それから僕は、雪の国の暮らしを見せてもらった。彼らは僕とは少し違う身体をしていて、僕の使えない不思議な力を使えることがわかった。でも、その力は無限でも万能でもないようだ。それに、ここには電気や燃料で動く機械がない。人々の食事や娯楽も質素に見えて、どこか懐古的な哀愁を感じる。
(文明が物資と精神のどちらを優先するかの違いなのだろうか……)
『ねえ、ここでは食糧が少ないのかな?』
『ああ、そうね。ここでは大気からエネルギーを取り込めるから、食事はあまり必要がないの』
地球上の生物が生命活動を行うと、その結果として常世の大気が生成される。人間の思考や願望も、生命活動の一種として、次元を越えて常世の大気に含まれているらしいのだ。
『そうなの? でも、食事の楽しさを感じないのは、ちょっと寂しくない? 食事も楽しみの一つだし……、遊びは? ねえ、ここには雪の上を滑るような遊びはないの?』
『食事というのは、楽しいことなのね……。雪での遊びはソリならあるけど……』
『ソリなら現世でもあるけど、スキーやスノーボードという道具を使って、雪の上を滑る遊びを知ってる? これだけの雪があるのに、楽しみながら滑る他の道具がないのはもったいないね』
『スキーやスノーボード? それって楽しく滑るモノなの?』
僕がそう言うと、彼女は不思議そうな顔をした。
『うん、めちゃくちゃ楽しいよ。スキーは両足それぞれに細長い板を付けて滑り、スノーボードの方は一枚の広い板に両足を固定して滑るんだ。僕はスキーがとても好きなんだ。風を切って滑るのって、とても気持ちイイ!』
僕は彼女の疑問に答えた。
『実は、板を使って滑る姿を、何度か見たことがあるの。でも、楽しそうに滑っているように見えなかった。雪の中で助けを求めて、苦しそうにしている人もいたわ』
『あっ、スキー場に来たことがあるんだ?』
『うん、何度かね。お母様には内緒で、綺麗な雪を見に行ったの。最初に行ったときは、子どもが森の中で迷子になっていたわ』
彼女の答えを聞いて、僕はすぐに子ども頃に助けてくれた雪ん子を思い浮かべた。
『えっ、森の中で迷子って……。
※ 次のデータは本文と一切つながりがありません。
--- config.mk ---
export PLATFORM = sky130hd
export DESIGN_NAME = cvt_front
export DESIGN_NICKNAME = d
export VERILOG_FILES = /design/src/rtl/core/cvt_pkg.sv /design/src/rtl/core/cvt_front.sv
export SDC_FILE = /design/constraint.sdc
export NUM_CORES = 1
export LEC_CHECK = 0
export ABC_AREA = 1
export BUFFER_PORTS_ARGS = -buffer_cell sky130_fd_sc_hd__buf_2
export CAP_MARGIN = 40
export CORE_AREA = 2 2 119 121
export CTS_BUF_LIST = sky130_fd_sc_hd__clkbuf_8
export DETAILED_ROUTE_END_ITERATION = 12
export DIE_AREA = 0 0 121 123
export GPL_TIMING_DRIVEN = 0
export PLACE_DENSITY = 0.68
export SLEW_MARGIN = 30
export SYNTH_ARGS = -nofsm -noshare
export SYNTH_HDL_FRONTEND = slang
export SYNTH_SLANG_ARGS = --single-unit
--- constraint.sdc ---
create_clock -name clk -period 9.2 [get_ports clk]
set_input_delay 0 -clock clk [delete_from_list [all_inputs] [get_ports clk]]
set_output_delay 0 -clock clk [all_outputs]
set_load 0.01 [all_outputs]
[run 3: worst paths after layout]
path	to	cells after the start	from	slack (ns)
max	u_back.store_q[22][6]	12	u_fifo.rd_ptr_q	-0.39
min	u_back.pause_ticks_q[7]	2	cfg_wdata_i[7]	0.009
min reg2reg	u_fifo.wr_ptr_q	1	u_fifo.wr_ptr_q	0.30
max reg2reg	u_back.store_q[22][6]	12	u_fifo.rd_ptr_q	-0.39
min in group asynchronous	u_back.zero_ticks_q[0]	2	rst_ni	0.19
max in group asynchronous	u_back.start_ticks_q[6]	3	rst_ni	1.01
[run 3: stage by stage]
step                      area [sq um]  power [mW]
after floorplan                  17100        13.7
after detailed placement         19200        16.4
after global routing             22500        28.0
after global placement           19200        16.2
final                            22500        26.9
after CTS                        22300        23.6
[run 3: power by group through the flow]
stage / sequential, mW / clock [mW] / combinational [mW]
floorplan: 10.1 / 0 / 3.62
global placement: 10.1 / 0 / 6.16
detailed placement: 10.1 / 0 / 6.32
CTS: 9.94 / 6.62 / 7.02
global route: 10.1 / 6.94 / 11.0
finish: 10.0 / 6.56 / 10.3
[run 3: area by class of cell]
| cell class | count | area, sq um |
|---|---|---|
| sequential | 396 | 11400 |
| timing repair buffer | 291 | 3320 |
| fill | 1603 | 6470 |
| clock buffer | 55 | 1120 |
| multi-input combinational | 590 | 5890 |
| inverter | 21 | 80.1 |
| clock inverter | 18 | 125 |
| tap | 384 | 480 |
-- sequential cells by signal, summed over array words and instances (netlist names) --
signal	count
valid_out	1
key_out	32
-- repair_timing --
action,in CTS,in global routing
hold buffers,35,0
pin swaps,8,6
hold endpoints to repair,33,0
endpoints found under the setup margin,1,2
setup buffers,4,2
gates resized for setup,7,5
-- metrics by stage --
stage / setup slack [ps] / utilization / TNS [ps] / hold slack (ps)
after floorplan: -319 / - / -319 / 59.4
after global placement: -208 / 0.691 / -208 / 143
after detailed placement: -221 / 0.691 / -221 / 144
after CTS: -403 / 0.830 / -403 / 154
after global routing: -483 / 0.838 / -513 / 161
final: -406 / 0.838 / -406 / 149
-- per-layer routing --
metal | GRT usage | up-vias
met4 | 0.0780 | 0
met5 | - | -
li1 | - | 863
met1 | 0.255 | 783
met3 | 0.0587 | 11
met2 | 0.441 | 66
[config.mk]
export PLATFORM = sky130hd
export DESIGN_NAME = nrlp_seq
export DESIGN_NICKNAME = d
export VERILOG_FILES = /design/src/rtl/core/nrlp_pkg.sv /design/src/rtl/core/nrlp_seq.sv
export SDC_FILE = /design/constraint.sdc
export NUM_CORES = 1
export LEC_CHECK = 0
export ABC_AREA = 1
export BUFFER_PORTS_ARGS = -buffer_cell sky130_fd_sc_hd__buf_2
export CAP_MARGIN = 30
export CORE_AREA = 2 2 165 126
export CTS_CLUSTER_SIZE = 40
export DETAILED_ROUTE_END_ITERATION = 12
export DIE_AREA = 0 0 167 128
export GPL_ROUTABILITY_DRIVEN = 1
export GPL_TIMING_DRIVEN = 0
export PLACE_DENSITY = 0.68
export SLEW_MARGIN = 20
export SYNTH_ARGS = -nofsm -noshare
export SYNTH_HDL_FRONTEND = slang
export SYNTH_SLANG_ARGS = --single-unit
[constraint.sdc]
create_clock -name clk_i -period 4.1 [get_ports clk_i]
set_input_delay 1.025 -clock clk_i [delete_from_list [all_inputs] [get_ports clk_i]]
set_output_delay 1.025 -clock clk_i [all_outputs]
set_load 0.01 [all_outputs]
$ cat config.mk
export PLATFORM = sky130hd
export DESIGN_NAME = package_version_compare
export DESIGN_NICKNAME = d
export VERILOG_FILES = /design/src/rtl/pvc_pkg.sv /design/src/rtl/package_version_compare.sv /design/src/rtl/pvc_ram.sv /design/src/rtl/pvc_dp.sv /design/src/rtl/pvc_ctrl.sv
export VERILOG_INCLUDE_DIRS = /design/src /design/src/rtl
export SDC_FILE = /design/constraint.sdc
export NUM_CORES = 2
export LEC_CHECK = 0
export BUFFER_PORTS_ARGS = -buffer_cell sky130_fd_sc_hd__buf_2
export CORE_ASPECT_RATIO = 0.5
export CORE_MARGIN = 2
export CORE_UTILIZATION = 40
export CTS_CLUSTER_SIZE = 16
export DETAILED_ROUTE_END_ITERATION = 12
export PLACE_DENSITY_LB_ADDON = 0.2
export SLEW_MARGIN = 15
export SYNTH_ARGS = -nofsm -noshare
export SYNTH_HDL_FRONTEND = slang
export SYNTH_SLANG_ARGS = --single-unit
export TNS_END_PERCENT = 50
$ cat constraint.sdc
create_clock -name clk -period 4.8 [get_ports clk]
set_input_delay 0.48 -clock clk [delete_from_list [all_inputs] [get_ports clk]]
set_output_delay 0.48 -clock clk [all_outputs]
set_load 0.02 [all_outputs]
毎年のように出かけているスキー場の森で、小さい頃に遭難しそうになったことがあるよ』
『その森って、山の中に神社がある?』
『石碑と鳥居がある小さい神社があるよ。そこで吹雪に遭って、大きな蓑を被った子どもに助けられたんだ』
『それなら、私だったかもしれない。本当は助けちゃいけないのだけれど、可哀想だったから手を引いてあげたの。こんな形で会えるなんて、不思議ね』
彼女は笑顔で答えた。
『キミが雪ん子だったのか……。あのときはちゃんとお礼が言えなかった。助けてくれて、ありがとう』
『どういたしまして』
『吹雪の中で滑ると苦しいし、危険だけど、本来は楽しい遊びだよ』
『へー、タイミングが悪かったのね。それならやってみたい……。じゃあ、今度教えてね』
『そうだね。これが夢じゃなければ、ぜひ教えたいんだけど……』
『アキラ、夢じゃないよ。いつか必ず一緒に滑ろう――。約束だよ』
『わかった。その約束、絶対に忘れないよ』
雪の国の見学を終え、僕たちは木の匂いがする大きな空間の部屋に戻った。そこでは、僕を手当てしてくれた雪姫の母親が待っていた。彼女の厳しい顔つきと目には、何か重大な決断を迫られているような深刻さが宿っていた。
『戻りました』
『雪姫、久方ぶりの来客なので名残惜しいでしょうが、もう彼を帰さねばなりません。これ以上、彼をここに留めることはできません。時間の調整ができるギリギリなのです』
『お母様、もう少しの時間だけでも、アキラは――』
雪姫の声が遠くなり、周りの音も聞こえなくなる。僕の意識が次第に遠のいていき、眠りに引き込まれていった。石畳に横たわった状態で目を覚ましたとき、雪姫との思い出は既に霞んでいた。
――◇
僕は、ここで雪姫と過ごしたことを思い出した。忘れていただけで、スキー場で出会う前に雪姫と知り合っていた。
奥にいる雪姫が、僕に向けて片手を上げた。彼女は真剣な表情を浮かべながら近づいてきた。